__WHAT TO PRODUCE__.
The data below holds the lines to copy: everything from the line containing "localparam [1:0] CC_MALFORMED = 2'b01;" to the line containing "assign offer_ready = in_idle;", both ends included, set down exactly.

-*-

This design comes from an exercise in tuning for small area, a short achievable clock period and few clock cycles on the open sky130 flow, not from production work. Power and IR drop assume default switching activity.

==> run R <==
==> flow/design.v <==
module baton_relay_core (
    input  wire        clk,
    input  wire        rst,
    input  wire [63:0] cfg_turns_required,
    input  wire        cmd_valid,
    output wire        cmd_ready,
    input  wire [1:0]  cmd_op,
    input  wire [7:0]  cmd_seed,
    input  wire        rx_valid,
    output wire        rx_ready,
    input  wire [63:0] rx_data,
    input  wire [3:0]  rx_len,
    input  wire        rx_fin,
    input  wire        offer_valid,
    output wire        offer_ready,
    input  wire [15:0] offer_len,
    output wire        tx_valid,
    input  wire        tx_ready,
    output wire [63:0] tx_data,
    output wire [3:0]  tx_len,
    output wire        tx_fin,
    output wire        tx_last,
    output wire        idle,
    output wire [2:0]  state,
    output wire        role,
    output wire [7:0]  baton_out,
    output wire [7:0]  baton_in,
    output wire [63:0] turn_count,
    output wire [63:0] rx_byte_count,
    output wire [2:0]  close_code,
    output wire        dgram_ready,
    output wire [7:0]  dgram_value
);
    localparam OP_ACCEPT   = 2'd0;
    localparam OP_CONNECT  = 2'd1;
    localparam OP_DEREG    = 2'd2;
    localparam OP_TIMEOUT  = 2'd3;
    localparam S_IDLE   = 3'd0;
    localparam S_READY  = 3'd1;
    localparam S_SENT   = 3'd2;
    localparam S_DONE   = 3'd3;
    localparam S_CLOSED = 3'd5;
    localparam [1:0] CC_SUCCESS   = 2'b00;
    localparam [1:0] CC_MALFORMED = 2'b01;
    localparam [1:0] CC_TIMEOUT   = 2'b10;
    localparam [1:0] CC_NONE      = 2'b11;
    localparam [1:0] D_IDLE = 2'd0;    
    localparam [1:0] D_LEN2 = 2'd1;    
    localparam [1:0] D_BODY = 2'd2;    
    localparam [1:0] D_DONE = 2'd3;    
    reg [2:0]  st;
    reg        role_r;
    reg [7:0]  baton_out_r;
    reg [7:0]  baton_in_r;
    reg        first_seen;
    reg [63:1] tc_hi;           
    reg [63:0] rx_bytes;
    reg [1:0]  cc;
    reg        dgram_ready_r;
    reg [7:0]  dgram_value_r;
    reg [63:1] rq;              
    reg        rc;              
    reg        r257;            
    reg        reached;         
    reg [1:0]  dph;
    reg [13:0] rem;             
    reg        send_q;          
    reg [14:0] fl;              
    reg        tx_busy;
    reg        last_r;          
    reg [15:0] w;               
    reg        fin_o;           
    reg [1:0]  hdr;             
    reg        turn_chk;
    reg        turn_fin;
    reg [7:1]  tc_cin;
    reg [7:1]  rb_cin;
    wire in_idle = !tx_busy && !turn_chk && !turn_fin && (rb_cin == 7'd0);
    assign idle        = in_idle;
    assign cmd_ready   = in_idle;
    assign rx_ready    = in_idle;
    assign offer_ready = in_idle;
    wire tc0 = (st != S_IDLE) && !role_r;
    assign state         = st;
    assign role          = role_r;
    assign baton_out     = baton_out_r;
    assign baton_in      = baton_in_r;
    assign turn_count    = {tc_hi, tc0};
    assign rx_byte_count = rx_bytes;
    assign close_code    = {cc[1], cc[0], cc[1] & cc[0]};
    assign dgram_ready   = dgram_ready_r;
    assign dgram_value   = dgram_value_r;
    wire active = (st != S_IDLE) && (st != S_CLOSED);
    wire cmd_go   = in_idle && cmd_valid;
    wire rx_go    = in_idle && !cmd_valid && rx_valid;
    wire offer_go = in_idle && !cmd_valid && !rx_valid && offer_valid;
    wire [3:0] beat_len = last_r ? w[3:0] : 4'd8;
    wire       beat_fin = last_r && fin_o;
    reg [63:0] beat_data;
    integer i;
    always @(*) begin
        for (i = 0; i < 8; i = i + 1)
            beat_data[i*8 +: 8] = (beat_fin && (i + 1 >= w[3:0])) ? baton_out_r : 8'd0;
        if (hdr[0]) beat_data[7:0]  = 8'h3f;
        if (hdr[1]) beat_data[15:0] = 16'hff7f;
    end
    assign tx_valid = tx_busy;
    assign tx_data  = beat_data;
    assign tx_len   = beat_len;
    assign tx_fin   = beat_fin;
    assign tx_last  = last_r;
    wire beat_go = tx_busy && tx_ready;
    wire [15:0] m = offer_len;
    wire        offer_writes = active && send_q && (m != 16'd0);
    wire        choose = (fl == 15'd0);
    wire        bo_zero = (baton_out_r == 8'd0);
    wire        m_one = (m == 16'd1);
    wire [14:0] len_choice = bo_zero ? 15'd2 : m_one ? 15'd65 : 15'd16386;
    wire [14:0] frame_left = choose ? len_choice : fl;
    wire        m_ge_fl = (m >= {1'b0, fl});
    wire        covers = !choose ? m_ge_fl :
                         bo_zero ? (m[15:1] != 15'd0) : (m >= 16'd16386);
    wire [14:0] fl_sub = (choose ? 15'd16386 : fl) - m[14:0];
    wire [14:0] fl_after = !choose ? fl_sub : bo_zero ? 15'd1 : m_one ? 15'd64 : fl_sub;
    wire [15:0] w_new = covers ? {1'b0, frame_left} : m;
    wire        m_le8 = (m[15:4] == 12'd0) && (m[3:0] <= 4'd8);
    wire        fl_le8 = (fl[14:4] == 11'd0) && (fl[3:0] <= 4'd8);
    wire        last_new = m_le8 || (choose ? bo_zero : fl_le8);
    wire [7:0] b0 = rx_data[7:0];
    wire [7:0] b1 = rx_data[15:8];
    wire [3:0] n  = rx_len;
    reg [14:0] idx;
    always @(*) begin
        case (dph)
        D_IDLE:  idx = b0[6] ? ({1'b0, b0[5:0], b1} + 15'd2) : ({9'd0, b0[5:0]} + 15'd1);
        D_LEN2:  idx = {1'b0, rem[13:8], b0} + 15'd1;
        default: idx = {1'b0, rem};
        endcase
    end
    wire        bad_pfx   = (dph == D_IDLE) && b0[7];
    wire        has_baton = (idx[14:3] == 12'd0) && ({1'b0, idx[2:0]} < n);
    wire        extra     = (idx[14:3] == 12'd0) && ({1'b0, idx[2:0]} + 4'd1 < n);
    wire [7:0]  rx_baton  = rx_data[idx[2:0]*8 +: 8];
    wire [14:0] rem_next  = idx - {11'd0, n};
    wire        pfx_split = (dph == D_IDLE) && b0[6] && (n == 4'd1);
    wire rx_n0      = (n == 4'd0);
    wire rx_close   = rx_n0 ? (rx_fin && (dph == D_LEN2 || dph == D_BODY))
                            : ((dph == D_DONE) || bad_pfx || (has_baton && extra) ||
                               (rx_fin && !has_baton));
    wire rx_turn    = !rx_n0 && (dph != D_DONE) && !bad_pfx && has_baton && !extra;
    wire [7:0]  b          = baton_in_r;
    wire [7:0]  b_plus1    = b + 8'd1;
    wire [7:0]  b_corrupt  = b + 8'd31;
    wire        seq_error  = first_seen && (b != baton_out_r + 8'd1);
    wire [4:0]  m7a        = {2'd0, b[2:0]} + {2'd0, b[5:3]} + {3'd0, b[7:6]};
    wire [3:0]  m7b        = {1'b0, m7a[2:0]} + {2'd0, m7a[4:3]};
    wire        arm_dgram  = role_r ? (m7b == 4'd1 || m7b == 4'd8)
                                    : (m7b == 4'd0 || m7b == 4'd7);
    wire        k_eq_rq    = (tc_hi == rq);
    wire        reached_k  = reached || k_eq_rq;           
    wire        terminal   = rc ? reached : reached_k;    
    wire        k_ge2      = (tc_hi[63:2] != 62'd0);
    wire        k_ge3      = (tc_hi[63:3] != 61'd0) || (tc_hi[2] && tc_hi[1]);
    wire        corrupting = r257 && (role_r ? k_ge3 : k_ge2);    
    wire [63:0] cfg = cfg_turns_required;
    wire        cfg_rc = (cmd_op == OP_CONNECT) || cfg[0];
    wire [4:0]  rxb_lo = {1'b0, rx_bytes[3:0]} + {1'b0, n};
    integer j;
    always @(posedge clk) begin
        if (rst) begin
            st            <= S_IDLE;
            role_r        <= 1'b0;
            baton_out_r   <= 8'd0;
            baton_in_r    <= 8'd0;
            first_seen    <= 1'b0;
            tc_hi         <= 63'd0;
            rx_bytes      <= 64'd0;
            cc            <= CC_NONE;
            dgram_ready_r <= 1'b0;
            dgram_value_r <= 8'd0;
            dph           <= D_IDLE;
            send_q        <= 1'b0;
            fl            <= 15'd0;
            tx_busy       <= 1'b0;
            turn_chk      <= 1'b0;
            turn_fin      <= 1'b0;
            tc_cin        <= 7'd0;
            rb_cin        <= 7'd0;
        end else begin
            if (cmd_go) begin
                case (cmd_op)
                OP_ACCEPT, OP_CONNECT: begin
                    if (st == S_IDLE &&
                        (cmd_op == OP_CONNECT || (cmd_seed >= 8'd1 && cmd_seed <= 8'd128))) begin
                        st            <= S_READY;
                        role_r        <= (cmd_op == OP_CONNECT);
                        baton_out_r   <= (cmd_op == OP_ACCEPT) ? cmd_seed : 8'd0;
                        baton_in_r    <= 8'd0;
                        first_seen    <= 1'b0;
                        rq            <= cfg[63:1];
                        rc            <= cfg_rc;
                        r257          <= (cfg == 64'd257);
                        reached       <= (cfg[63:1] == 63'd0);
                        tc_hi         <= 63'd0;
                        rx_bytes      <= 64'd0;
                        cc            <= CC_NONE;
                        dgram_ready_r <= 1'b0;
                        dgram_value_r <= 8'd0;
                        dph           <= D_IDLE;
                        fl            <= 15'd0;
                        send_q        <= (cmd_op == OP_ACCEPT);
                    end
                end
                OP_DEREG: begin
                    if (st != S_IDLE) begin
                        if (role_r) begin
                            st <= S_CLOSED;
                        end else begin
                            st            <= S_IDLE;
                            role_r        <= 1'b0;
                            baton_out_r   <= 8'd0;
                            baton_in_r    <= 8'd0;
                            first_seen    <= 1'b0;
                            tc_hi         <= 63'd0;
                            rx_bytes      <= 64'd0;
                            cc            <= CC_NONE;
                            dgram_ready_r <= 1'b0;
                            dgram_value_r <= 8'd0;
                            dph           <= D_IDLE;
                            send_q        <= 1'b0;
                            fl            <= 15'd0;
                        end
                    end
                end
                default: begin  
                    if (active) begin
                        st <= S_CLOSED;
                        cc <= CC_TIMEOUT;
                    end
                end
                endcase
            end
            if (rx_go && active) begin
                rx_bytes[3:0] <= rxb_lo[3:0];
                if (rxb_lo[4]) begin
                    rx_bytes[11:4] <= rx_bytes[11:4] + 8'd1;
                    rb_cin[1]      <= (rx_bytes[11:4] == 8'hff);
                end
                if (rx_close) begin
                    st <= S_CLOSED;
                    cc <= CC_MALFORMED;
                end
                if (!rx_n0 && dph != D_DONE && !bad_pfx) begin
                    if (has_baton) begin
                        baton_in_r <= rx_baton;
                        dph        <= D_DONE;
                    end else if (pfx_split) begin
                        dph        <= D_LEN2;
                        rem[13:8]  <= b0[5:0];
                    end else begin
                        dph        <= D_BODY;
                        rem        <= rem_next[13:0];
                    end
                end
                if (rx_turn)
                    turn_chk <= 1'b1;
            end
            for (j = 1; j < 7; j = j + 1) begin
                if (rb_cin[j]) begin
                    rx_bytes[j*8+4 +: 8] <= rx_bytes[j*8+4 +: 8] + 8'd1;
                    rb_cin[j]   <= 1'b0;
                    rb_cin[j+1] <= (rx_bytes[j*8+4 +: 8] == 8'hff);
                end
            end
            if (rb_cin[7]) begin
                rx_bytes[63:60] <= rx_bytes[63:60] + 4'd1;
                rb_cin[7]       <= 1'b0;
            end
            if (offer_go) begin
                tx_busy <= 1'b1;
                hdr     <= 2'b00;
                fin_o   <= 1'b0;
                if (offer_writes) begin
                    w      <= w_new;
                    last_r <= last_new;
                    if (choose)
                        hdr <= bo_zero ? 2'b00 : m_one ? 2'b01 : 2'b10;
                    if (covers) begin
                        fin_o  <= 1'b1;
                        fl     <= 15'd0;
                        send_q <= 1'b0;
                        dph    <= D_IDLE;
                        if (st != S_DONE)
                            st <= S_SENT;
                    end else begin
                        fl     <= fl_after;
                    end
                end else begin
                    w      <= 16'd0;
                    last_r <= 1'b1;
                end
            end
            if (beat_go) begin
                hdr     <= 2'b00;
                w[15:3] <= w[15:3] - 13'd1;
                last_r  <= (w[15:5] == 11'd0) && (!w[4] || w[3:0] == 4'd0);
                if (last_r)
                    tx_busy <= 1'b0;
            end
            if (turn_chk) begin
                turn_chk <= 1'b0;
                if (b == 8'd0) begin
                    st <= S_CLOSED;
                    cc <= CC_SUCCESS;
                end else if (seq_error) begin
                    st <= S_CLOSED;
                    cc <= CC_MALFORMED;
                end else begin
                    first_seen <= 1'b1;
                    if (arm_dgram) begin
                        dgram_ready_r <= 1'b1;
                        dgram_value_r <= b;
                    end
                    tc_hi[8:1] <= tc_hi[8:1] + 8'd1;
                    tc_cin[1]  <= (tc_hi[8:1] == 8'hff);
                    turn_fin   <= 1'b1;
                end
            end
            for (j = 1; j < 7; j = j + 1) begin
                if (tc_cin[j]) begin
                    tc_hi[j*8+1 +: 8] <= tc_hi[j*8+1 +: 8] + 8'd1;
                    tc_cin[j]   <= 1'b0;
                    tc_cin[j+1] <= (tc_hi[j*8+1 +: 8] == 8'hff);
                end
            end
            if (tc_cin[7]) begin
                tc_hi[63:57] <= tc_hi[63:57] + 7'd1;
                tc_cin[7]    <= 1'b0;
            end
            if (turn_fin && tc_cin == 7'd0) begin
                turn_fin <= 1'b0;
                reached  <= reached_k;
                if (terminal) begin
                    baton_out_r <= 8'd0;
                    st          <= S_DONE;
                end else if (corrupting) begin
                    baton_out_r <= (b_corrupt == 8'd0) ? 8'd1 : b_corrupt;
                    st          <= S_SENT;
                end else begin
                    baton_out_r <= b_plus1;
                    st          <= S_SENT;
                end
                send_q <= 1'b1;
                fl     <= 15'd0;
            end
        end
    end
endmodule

-*-

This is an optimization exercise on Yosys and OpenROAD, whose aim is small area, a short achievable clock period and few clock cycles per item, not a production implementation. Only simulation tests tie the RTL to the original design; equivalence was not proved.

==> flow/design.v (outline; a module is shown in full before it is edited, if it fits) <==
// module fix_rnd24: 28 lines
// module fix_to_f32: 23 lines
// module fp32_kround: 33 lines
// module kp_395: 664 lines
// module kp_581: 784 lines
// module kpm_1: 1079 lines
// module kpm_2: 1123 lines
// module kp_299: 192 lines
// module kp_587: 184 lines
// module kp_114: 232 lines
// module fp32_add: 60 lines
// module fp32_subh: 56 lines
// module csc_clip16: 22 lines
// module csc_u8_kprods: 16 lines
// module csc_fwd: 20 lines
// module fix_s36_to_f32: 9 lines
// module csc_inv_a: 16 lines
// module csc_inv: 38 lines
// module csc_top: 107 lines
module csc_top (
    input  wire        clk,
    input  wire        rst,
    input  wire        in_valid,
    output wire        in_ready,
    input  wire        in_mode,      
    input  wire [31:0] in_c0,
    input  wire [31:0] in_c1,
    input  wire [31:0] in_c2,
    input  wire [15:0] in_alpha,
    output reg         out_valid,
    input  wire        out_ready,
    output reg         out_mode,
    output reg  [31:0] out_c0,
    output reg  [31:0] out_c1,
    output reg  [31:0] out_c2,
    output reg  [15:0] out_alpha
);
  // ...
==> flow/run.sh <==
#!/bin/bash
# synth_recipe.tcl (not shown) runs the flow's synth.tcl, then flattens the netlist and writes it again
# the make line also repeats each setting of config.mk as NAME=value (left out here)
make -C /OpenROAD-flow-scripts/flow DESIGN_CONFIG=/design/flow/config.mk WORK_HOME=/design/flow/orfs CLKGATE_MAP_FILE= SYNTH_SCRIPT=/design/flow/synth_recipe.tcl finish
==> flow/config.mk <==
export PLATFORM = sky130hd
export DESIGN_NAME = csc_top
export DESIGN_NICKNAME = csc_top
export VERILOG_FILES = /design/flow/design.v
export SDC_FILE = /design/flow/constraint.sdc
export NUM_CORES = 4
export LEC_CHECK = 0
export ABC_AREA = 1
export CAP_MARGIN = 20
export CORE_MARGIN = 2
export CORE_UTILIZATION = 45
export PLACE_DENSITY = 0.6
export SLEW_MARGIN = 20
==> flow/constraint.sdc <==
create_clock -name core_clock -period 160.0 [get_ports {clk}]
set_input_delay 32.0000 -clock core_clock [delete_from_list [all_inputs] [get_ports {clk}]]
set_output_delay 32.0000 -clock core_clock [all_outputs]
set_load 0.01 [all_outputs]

-*-

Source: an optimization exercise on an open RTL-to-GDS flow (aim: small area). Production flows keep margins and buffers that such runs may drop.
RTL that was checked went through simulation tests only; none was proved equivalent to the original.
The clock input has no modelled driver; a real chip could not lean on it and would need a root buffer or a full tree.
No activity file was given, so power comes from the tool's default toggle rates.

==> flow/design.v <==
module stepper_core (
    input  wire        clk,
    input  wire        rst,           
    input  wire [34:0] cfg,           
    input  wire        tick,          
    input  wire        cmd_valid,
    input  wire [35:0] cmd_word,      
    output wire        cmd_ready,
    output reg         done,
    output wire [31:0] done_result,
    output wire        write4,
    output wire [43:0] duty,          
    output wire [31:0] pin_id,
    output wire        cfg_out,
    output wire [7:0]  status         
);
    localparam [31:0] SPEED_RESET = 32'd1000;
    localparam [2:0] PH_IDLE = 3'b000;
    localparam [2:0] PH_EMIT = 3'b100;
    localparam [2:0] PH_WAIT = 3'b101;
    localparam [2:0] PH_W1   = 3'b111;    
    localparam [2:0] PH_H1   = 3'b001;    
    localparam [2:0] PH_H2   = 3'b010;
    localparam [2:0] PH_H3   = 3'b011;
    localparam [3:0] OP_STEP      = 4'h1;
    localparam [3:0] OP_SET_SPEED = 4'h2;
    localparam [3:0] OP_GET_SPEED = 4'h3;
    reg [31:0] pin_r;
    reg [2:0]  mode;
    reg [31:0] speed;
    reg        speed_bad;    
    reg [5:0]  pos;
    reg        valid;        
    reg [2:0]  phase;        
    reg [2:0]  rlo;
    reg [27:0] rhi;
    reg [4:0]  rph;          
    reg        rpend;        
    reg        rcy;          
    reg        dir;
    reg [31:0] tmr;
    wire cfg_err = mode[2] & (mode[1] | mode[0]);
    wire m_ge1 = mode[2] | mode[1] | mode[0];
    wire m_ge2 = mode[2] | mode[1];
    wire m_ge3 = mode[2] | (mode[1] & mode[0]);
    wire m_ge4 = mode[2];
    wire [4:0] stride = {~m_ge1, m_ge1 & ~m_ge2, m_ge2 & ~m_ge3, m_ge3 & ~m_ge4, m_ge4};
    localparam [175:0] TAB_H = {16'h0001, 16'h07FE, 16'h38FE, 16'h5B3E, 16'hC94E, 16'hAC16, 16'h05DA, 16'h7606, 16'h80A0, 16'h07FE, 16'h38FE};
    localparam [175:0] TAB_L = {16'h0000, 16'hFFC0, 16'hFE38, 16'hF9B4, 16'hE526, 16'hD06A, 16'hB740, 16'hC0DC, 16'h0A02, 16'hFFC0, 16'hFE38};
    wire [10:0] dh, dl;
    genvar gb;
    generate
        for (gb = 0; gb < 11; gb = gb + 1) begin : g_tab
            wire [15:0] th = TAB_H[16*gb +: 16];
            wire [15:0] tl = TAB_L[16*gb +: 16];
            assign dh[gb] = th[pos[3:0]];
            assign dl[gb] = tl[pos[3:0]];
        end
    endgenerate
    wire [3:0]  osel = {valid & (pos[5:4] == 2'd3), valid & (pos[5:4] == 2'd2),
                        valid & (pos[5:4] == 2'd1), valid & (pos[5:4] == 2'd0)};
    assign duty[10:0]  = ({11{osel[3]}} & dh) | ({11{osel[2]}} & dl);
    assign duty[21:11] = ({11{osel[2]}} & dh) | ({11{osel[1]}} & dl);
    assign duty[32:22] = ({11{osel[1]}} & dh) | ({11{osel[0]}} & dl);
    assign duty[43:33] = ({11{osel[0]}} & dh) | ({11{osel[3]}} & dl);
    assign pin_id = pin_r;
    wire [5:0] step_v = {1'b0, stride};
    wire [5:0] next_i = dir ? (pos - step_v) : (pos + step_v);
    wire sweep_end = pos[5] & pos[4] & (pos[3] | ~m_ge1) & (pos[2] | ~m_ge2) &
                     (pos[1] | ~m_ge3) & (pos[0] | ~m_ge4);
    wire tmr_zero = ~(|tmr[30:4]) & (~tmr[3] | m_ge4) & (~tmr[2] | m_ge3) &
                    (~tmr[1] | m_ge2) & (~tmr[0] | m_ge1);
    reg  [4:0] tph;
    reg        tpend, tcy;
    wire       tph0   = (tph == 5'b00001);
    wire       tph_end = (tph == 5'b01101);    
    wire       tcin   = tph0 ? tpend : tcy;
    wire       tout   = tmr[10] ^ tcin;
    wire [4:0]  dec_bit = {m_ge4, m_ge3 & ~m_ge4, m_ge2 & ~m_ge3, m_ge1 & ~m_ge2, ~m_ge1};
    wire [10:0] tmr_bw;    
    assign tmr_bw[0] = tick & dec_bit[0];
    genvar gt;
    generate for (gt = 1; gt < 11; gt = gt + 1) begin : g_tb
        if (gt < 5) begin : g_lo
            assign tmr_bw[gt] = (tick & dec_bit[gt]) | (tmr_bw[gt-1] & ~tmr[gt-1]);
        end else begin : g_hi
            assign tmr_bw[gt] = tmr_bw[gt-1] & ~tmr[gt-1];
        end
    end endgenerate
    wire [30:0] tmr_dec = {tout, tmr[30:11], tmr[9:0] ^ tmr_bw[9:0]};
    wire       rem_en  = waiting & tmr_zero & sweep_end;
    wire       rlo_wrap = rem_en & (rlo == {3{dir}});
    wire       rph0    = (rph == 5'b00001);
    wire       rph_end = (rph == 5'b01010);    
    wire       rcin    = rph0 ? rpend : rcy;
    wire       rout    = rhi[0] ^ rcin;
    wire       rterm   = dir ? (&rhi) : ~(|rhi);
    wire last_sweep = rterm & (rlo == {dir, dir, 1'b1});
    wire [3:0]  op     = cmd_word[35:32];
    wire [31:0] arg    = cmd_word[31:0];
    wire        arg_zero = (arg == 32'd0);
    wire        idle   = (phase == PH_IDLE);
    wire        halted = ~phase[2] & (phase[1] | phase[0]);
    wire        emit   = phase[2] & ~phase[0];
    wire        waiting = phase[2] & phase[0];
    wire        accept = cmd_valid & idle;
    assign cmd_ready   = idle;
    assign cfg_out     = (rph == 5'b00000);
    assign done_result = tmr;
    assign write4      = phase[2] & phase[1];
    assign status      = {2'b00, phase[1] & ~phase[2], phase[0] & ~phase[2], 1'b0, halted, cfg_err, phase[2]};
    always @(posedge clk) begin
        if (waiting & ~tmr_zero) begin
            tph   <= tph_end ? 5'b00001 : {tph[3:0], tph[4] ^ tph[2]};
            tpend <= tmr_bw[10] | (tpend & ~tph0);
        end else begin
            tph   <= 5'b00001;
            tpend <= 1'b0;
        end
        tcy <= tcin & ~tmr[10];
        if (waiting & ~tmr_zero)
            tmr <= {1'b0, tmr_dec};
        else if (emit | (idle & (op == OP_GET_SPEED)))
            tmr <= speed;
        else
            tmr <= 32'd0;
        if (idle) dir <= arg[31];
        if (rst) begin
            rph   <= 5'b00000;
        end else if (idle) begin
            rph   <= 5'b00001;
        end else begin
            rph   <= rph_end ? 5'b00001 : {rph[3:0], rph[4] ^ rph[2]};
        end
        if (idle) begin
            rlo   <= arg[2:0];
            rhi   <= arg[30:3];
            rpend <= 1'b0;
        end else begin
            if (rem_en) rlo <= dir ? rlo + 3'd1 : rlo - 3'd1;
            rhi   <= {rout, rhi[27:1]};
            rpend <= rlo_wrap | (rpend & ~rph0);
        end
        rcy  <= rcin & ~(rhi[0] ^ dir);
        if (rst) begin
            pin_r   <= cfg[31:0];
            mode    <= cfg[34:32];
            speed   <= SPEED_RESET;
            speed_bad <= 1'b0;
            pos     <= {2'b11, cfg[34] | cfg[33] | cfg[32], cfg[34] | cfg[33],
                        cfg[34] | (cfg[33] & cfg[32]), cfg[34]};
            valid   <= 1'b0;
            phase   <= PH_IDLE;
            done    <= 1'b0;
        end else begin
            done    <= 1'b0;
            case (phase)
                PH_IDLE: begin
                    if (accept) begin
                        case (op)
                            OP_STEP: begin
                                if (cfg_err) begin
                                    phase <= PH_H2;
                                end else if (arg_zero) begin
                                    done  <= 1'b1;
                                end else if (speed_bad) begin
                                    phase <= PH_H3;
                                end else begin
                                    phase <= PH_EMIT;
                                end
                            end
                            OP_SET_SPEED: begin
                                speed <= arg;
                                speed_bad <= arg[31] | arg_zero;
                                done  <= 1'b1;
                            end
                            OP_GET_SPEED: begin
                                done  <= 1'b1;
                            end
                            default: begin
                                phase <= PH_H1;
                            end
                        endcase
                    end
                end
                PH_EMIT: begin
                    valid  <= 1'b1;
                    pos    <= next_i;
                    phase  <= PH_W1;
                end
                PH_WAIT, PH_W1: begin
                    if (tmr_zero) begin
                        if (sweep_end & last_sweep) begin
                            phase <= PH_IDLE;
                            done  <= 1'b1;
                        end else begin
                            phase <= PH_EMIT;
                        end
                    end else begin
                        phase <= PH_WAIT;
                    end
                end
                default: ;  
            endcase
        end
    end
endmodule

-*-

__RESPONSE TO THE EXERCISE__.
    localparam [1:0] CC_MALFORMED = 2'b01;
    localparam [1:0] CC_TIMEOUT   = 2'b10;
    localparam [1:0] CC_NONE      = 2'b11;
    localparam [1:0] D_IDLE = 2'd0;    
    localparam [1:0] D_LEN2 = 2'd1;    
    localparam [1:0] D_BODY = 2'd2;    
    localparam [1:0] D_DONE = 2'd3;    
    reg [2:0]  st;
    reg        role_r;
    reg [7:0]  baton_out_r;
    reg [7:0]  baton_in_r;
    reg        first_seen;
    reg [63:1] tc_hi;           
    reg [63:0] rx_bytes;
    reg [1:0]  cc;
    reg        dgram_ready_r;
    reg [7:0]  dgram_value_r;
    reg [63:1] rq;              
    reg        rc;              
    reg        r257;            
    reg        reached;         
    reg [1:0]  dph;
    reg [13:0] rem;             
    reg        send_q;          
    reg [14:0] fl;              
    reg        tx_busy;
    reg        last_r;          
    reg [15:0] w;               
    reg        fin_o;           
    reg [1:0]  hdr;             
    reg        turn_chk;
    reg        turn_fin;
    reg [7:1]  tc_cin;
    reg [7:1]  rb_cin;
    wire in_idle = !tx_busy && !turn_chk && !turn_fin && (rb_cin == 7'd0);
    assign idle        = in_idle;
    assign cmd_ready   = in_idle;
    assign rx_ready    = in_idle;
    assign offer_ready = in_idle;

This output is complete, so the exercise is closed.